_WHAT THE TASK ASKS_: Only those lines in the data below from the line containing "colr2 <= 0;" through the line containing "g1 & sc1[1];", both included, should be restated word for word.
== INFORMATION GIVEN
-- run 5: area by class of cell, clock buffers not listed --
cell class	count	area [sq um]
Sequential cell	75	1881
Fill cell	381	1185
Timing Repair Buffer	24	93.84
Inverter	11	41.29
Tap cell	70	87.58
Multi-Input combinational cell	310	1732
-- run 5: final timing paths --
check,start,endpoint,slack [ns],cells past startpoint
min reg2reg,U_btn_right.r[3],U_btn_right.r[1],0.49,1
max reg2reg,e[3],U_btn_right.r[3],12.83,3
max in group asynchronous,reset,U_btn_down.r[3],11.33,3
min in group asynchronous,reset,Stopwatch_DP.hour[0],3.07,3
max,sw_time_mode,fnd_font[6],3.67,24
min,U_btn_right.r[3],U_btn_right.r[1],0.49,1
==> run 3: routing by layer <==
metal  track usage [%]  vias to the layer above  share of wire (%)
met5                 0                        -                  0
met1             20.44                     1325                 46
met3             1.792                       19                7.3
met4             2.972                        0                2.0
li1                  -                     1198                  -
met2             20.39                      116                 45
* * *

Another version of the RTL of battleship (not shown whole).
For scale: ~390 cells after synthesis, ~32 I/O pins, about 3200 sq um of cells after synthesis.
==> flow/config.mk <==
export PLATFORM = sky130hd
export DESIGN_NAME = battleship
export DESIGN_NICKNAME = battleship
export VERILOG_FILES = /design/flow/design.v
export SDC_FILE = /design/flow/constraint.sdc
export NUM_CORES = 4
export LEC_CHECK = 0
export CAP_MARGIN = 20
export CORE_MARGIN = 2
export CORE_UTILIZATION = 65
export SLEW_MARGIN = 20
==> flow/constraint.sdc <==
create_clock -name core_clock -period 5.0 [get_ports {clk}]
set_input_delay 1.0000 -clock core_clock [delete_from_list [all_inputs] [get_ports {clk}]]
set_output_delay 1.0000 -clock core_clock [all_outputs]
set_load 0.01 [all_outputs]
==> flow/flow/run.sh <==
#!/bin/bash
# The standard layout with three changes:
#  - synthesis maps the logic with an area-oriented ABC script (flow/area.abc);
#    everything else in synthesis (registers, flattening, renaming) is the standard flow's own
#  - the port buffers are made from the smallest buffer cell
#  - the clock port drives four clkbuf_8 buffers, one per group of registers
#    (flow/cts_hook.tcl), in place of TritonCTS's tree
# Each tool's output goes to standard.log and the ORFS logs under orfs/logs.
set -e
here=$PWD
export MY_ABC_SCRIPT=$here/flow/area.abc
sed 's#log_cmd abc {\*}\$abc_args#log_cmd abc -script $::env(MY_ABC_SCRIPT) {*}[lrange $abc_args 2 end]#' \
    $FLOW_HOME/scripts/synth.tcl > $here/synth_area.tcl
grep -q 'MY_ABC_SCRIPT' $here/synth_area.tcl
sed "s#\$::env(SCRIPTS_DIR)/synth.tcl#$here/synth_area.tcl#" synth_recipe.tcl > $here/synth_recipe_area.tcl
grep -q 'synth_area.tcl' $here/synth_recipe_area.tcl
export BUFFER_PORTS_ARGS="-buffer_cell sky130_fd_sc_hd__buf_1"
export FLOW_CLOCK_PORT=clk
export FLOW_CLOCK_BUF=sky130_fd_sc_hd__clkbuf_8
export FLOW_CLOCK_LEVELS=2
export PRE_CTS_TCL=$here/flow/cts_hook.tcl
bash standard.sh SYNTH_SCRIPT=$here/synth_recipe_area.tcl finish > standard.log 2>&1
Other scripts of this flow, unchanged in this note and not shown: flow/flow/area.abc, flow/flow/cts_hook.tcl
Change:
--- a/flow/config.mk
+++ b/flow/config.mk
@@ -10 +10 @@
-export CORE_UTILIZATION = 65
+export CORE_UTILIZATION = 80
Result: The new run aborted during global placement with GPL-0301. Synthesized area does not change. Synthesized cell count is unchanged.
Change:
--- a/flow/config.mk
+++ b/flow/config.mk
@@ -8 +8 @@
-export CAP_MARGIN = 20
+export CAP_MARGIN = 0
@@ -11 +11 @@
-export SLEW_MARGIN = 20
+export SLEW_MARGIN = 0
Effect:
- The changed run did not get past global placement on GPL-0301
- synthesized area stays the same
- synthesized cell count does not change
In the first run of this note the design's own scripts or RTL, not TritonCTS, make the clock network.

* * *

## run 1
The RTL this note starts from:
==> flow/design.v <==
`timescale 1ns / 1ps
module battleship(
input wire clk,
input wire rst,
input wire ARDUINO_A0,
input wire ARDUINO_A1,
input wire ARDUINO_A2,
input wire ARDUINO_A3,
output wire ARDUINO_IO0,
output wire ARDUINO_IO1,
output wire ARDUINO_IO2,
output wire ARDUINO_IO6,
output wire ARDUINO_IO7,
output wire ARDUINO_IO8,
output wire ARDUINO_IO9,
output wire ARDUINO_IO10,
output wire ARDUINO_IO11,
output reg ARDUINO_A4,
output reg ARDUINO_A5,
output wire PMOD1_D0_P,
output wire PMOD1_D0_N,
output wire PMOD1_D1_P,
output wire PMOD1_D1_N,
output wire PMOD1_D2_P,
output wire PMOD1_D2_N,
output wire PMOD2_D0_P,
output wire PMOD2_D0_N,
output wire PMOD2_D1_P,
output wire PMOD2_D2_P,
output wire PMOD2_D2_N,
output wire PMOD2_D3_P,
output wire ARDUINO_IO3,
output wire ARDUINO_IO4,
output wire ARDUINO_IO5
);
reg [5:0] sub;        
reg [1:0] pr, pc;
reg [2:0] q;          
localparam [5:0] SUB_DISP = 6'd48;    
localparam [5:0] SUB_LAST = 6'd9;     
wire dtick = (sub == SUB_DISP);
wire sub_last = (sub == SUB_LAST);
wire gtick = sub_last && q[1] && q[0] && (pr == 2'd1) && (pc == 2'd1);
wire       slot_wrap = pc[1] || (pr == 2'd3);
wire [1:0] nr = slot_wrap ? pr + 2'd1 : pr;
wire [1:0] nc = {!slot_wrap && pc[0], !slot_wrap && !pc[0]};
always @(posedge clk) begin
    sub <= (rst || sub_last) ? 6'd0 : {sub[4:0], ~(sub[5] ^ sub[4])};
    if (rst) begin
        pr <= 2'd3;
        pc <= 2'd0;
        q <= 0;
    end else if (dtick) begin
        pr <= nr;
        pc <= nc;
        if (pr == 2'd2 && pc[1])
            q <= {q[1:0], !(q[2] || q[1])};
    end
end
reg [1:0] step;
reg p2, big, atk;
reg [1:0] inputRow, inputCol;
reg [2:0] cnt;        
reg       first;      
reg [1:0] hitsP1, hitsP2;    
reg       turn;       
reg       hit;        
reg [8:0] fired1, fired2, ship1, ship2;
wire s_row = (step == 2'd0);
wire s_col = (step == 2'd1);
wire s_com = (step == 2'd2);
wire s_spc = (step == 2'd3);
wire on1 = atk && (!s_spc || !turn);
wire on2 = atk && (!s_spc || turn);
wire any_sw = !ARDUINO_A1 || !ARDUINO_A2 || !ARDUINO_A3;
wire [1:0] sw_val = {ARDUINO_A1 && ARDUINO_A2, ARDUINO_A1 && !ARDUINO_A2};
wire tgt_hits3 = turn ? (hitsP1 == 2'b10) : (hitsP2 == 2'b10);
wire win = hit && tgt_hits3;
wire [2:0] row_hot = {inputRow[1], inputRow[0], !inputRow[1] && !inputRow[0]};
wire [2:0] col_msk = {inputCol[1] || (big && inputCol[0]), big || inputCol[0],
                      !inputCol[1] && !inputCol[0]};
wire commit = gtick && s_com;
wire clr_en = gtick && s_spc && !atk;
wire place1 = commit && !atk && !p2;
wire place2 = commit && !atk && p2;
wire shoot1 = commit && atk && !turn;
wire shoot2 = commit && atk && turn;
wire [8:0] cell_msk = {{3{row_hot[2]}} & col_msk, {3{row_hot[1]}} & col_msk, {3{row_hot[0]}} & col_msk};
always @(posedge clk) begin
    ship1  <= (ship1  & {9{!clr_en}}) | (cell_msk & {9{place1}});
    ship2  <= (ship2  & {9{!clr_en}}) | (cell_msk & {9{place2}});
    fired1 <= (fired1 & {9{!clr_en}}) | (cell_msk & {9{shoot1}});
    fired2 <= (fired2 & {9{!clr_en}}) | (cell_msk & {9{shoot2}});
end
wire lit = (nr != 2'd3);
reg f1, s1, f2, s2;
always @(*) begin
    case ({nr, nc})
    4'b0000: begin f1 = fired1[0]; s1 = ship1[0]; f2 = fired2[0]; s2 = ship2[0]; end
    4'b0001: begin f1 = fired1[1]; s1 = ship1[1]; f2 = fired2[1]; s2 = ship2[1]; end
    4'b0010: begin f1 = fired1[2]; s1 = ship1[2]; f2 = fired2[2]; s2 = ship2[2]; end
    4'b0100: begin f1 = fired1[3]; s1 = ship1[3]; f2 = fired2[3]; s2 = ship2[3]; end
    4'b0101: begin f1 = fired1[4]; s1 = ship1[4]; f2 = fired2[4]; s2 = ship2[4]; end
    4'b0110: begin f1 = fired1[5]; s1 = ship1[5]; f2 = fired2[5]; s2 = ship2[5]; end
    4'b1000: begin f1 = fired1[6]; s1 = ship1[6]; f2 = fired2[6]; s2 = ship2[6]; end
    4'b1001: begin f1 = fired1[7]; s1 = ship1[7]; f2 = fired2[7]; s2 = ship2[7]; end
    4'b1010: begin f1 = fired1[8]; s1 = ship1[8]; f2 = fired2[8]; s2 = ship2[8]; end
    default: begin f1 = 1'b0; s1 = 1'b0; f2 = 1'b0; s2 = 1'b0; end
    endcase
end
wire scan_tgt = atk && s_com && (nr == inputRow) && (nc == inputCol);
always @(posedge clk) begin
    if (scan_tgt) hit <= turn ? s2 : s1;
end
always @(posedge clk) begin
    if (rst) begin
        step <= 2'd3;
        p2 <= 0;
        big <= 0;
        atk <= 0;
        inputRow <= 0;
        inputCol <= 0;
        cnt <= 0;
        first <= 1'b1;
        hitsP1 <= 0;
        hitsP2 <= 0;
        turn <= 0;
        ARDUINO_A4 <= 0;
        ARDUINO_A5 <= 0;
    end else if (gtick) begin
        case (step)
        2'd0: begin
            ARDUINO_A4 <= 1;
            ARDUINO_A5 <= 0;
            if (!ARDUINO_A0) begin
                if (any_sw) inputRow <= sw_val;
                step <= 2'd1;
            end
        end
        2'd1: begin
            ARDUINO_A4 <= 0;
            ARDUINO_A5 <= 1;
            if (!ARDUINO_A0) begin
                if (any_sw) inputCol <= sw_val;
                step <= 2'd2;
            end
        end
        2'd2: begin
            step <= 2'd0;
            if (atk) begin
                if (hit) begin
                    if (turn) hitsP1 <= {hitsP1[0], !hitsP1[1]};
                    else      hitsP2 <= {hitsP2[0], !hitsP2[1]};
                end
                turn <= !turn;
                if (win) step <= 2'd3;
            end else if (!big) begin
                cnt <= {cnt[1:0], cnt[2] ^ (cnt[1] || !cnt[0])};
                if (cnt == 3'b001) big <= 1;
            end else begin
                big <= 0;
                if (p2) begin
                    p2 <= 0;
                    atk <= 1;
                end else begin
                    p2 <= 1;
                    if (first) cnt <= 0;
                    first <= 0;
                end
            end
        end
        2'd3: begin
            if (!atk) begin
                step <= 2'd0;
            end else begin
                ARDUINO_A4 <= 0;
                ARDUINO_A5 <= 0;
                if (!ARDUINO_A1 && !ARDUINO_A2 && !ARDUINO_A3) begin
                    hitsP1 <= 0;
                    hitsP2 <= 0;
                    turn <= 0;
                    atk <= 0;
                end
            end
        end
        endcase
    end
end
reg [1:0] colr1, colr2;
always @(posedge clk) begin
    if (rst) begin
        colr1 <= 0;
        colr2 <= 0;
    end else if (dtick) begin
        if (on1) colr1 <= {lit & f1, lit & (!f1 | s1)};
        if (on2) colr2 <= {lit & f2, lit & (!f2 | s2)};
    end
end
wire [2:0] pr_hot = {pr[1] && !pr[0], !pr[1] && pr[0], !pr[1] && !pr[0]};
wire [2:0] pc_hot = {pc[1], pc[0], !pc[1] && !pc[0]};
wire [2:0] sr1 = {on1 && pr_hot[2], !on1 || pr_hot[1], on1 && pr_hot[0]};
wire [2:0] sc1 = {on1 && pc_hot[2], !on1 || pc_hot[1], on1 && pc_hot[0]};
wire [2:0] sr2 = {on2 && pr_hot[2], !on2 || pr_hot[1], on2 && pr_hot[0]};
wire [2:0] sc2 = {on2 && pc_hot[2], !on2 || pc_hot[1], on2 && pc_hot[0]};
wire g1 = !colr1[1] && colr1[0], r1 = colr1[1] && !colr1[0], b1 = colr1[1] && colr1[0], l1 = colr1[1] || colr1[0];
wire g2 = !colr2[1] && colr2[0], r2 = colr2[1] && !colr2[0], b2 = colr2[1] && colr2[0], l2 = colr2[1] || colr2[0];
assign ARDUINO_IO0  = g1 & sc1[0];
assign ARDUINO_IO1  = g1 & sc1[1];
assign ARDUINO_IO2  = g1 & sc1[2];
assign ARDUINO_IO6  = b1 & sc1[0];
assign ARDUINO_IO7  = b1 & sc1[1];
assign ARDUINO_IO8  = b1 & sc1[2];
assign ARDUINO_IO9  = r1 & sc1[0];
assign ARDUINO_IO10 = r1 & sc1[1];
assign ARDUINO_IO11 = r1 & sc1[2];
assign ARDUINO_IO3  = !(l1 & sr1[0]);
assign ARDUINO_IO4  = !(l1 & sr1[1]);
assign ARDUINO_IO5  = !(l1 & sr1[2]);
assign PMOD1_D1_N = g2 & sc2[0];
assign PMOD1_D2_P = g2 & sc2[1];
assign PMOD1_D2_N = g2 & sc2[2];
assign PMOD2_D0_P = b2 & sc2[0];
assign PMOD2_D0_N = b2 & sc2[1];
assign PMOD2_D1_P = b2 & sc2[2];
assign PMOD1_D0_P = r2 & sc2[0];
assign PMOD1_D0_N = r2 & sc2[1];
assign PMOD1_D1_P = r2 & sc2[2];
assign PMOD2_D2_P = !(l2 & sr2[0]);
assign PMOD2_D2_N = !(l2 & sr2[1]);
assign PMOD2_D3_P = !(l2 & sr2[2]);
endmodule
====
_TASK RESPONSE_:
        colr2 <= 0;
    end else if (dtick) begin
        if (on1) colr1 <= {lit & f1, lit & (!f1 | s1)};
        if (on2) colr2 <= {lit & f2, lit & (!f2 | s2)};
    end
end
wire [2:0] pr_hot = {pr[1] && !pr[0], !pr[1] && pr[0], !pr[1] && !pr[0]};
wire [2:0] pc_hot = {pc[1], pc[0], !pc[1] && !pc[0]};
wire [2:0] sr1 = {on1 && pr_hot[2], !on1 || pr_hot[1], on1 && pr_hot[0]};
wire [2:0] sc1 = {on1 && pc_hot[2], !on1 || pc_hot[1], on1 && pc_hot[0]};
wire [2:0] sr2 = {on2 && pr_hot[2], !on2 || pr_hot[1], on2 && pr_hot[0]};
wire [2:0] sc2 = {on2 && pc_hot[2], !on2 || pc_hot[1], on2 && pc_hot[0]};
wire g1 = !colr1[1] && colr1[0], r1 = colr1[1] && !colr1[0], b1 = colr1[1] && colr1[0], l1 = colr1[1] || colr1[0];
wire g2 = !colr2[1] && colr2[0], r2 = colr2[1] && !colr2[0], b2 = colr2[1] && colr2[0], l2 = colr2[1] || colr2[0];
assign ARDUINO_IO0  = g1 & sc1[0];
assign ARDUINO_IO1  = g1 & sc1[1];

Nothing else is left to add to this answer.